--- src/rtl/pll_reset_pkg.sv ---
// Shared types and defaults for the PLL reset sequencer.
// Holds the FSM state enum, default parameters and loss counter width.
package pll_reset_pkg;

  typedef enum logic [1:0] {
    WAIT_LOCK,
    HOLD,
    STAGGER,
    RUN
  } state_t;

  localparam int DEF_SYNC_STAGES    = 2;
  localparam int DEF_LOCK_FILTER    = 16;
  localparam int DEF_LOSS_FILTER    = 4;
  localparam int DEF_HOLD_CYCLES    = 1024;
  localparam int DEF_STAGGER_CYCLES = 64;
  localparam int LOSS_CNT_W         = 8;

  function automatic int max_of4(
    input int a,
    input int b,
    input int c,
    input int d
  );
    int m;
    m = a;
    if (b > m) m = b;
    if (c > m) m = c;
    if (d > m) m = d;
    return m;
  endfunction

endpackage

--- src/rtl/pll_lock_sync.sv ---
// Multi-flop synchronizer bringing the async PLL lock flag into clk.
// Ports: clk, reset (sync, active-high), i_async in, o_sync = last stage.
import pll_reset_pkg::*;

module pll_lock_sync #(
  parameter int SYNC_STAGES = DEF_SYNC_STAGES
) (
  input  logic clk,
  input  logic reset,
  input  logic i_async,
  output logic o_sync
);

  logic [SYNC_STAGES-1:0] r_sync;

  always_ff @(posedge clk) begin
    if (reset) begin
      r_sync <= '0;
    end else begin
      r_sync <= {r_sync[SYNC_STAGES-2:0], i_async};
    end
  end

  assign o_sync = r_sync[SYNC_STAGES-1];

endmodule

— EXERCISE BRIEF —
Set down, exactly as they appear above, all lines from the one that has "endfunction" down to the one that has "if (reset) begin", including those two and no others.

— ANSWER BOX —
  endfunction

endpackage

--- src/rtl/pll_lock_sync.sv ---
// Multi-flop synchronizer bringing the async PLL lock flag into clk.
// Ports: clk, reset (sync, active-high), i_async in, o_sync = last stage.
import pll_reset_pkg::*;

module pll_lock_sync #(
  parameter int SYNC_STAGES = DEF_SYNC_STAGES
) (
  input  logic clk,
  input  logic reset,
  input  logic i_async,
  output logic o_sync
);

  logic [SYNC_STAGES-1:0] r_sync;

  always_ff @(posedge clk) begin
    if (reset) begin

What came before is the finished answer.